Идея создания ВИЭМа также принадлежала Льву Николаевичу. Ему, может быть не без участия Москвина, удалось зацепить внимание Горького и вызвать жгучий интерес у Сталина. В катастрофически скорое время возник огромный институт с многочисленнейшим штатом, неслыханными привилегиями… Строился на окраине Москвы городок институтских корпусов, уже кинулась пропагандировать наступающий небывалый расцвет советской медицины целая армия лекторов, журналистов и писателей.
Я плохо помню Гращенкова и других виэмовских деятелей, не оставил у меня сколько-нибудь ярких воспоминаний и сам Лев Николаевич Федоров.
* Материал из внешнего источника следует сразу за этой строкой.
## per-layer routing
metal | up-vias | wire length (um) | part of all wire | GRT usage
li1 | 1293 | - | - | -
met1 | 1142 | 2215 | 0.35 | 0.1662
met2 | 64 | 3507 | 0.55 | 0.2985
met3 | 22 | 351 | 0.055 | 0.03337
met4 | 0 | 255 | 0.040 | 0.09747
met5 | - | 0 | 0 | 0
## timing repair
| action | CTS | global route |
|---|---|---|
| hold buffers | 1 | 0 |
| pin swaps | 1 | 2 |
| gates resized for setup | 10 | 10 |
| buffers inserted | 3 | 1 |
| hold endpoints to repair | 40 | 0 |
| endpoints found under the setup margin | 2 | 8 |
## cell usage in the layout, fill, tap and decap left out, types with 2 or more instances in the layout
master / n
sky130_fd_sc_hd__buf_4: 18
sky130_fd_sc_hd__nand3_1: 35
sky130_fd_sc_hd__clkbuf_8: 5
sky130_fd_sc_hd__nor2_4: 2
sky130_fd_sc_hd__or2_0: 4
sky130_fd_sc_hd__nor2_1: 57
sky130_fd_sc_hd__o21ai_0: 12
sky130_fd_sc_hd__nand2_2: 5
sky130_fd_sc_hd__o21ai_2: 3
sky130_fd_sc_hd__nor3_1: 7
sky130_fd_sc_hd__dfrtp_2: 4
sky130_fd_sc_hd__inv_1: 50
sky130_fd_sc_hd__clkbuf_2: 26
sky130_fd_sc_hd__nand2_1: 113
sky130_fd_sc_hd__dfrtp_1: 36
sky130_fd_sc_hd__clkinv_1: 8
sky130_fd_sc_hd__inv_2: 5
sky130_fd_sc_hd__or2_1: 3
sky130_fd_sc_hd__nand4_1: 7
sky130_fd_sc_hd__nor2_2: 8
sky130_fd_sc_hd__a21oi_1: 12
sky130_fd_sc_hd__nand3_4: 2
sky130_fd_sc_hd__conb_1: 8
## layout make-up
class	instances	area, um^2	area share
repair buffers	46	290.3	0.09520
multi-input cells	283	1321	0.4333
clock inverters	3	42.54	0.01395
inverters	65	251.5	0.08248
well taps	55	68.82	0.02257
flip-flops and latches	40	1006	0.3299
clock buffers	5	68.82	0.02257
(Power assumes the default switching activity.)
### config.mk
export PLATFORM = sky130hd
export DESIGN_NAME = intc_dual_bank
export DESIGN_NICKNAME = d
export VERILOG_FILES = /design/src/rtl/intc_pkg.sv /design/src/rtl/intc_sync.sv /design/src/rtl/intc_group.sv /design/src/rtl/intc_dual_bank.sv
export SDC_FILE = /design/constraint.sdc
export NUM_CORES = 1
export LEC_CHECK = 0
export BUFFER_PORTS_ARGS = -buffer_cell sky130_fd_sc_hd__buf_2
export CORE_MARGIN = 1
export CORE_UTILIZATION = 40
export CTS_CLUSTER_DIAMETER = 30
export DETAILED_ROUTE_END_ITERATION = 8
export PLACE_DENSITY_LB_ADDON = 0.05
export SYNTH_ARGS = -nofsm -noshare
export SYNTH_HDL_FRONTEND = slang
export SYNTH_SLANG_ARGS = --single-unit
### constraint.sdc
create_clock -name clk -period 4.4 [get_ports clk]
set_clock_uncertainty 0.1 [all_clocks]
set_input_delay 0.22 -clock clk [delete_from_list [all_inputs] [get_ports clk]]
set_output_delay 0.22 -clock clk [all_outputs]
set_load 0.01 [all_outputs]
`config.mk`:
```
export PLATFORM = sky130hd
export DESIGN_NAME = tlb_repl_ctrl
export DESIGN_NICKNAME = d
export VERILOG_FILES = /design/src/rtl/tlb_repl_pkg.sv /design/src/rtl/tlb_lru_decode.sv /design/src/rtl/tlb_lru_state.sv /design/src/rtl/tlb_urc_counter.sv /design/src/rtl/tlb_repl_ctrl.sv
export SDC_FILE = /design/constraint.sdc
export NUM_CORES = 1
export LEC_CHECK = 0
export ABC_AREA = 1
export BUFFER_PORTS_ARGS = -buffer_cell sky130_fd_sc_hd__buf_4
export CAP_MARGIN = 20
export CORE_ASPECT_RATIO = 1.4
export CORE_MARGIN = 2
export CORE_UTILIZATION = 45
export DETAILED_ROUTE_END_ITERATION = 7
export GPL_TIMING_DRIVEN = 0
export PLACE_DENSITY = 0.85
export SLEW_MARGIN = 20
export SYNTH_ARGS = -nofsm -noshare
export SYNTH_HDL_FRONTEND = slang
export SYNTH_SLANG_ARGS = --single-unit
```
`constraint.sdc`:
```
create_clock -name clk_i -period 3 [get_ports clk_i]
set_input_delay 0.3 -clock clk_i [delete_from_list [all_inputs] [get_ports clk_i]]
set_output_delay 0.3 -clock clk_i [all_outputs]
set_load 0.02 [all_outputs]
```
Но зато я оказался в плену обаяния и личности самого блестящего и интересного человека во всей этой виэмовской компании – Алексея Дмитриевича Сперанского. Когда я вспоминаю годы на Спиридоновке, я понимаю, что никто из встреченных там людей (их было много, и почти все они были значительными) не пленял меня в такой степени, как Сперанский.
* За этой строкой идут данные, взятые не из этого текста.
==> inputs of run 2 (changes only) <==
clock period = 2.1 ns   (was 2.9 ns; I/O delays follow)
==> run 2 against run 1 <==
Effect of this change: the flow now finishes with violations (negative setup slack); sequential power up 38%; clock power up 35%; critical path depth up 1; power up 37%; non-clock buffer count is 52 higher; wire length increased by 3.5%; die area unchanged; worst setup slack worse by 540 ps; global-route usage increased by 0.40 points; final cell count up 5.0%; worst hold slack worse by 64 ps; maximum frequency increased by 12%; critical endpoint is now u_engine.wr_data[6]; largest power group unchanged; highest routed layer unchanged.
Он был академиком, и о нем уже писали как о полубоге в науке. Но не было в Алексее Дмитриевиче ничего того, что зовется «академическим». Подчеркнуто простонародный, быстрый в движениях, с грубоватой, часто малоцензурной речью, любовью к бутылке… Причем это в нем соединялось с глубоким пониманием и знанием музыки. Он был превосходный виолончелист и рассказывал, что в голодные годы прирабатывал тем, что играл в киношках. Но больше всего меня в нем поражало его знание поэзии. Он знал на память чуть ли не всю поэзию нашего века и после бутылки коньяка мог часами читать стихи. И не какие-то из хрестоматии, а Кузмина, Анненского, Соловьева, Блока, Гумилева… Очень любил Маяковского и превосходно его читал.
Но, конечно, не только этим привлекал Алексей Дмитриевич. Было в нем ощущение независимости. Независимости от начальства, от господствующих мнений в науке и политике. Он вел себя в обществе мало сказать независимо – грубо. Ему ничего не стоило оборвать речь какого-нибудь значительного собеседника и сказать ему, что он порет чушь; он мог сказать хозяйке дома, вставившей слово в спор о науке: «А ты, дура, куда лезешь? Что ты понимаешь в этом!»; на одной из посиделок у Горького он сказал Молотову, что тот ещё не научился государством управлять, а уже рассуждает о человеческом организме… В том всеобщем конформизме, который уже пропитал всех и вся, эти качества притягивали к нему, как магнит. И Сперанский это понимал, больше того, из всего многочисленного спиридоновского общества он выделял меня – молодого, нечиновного. И не просто выделял, а установил со мной полудружеские отношения, в которых всячески подчеркивал равенство сторон. Алексей Дмитриевич мне казался идеалом ученого, человеком, чья независимость и дружба не зависят ни от каких преходящих обстоятельств.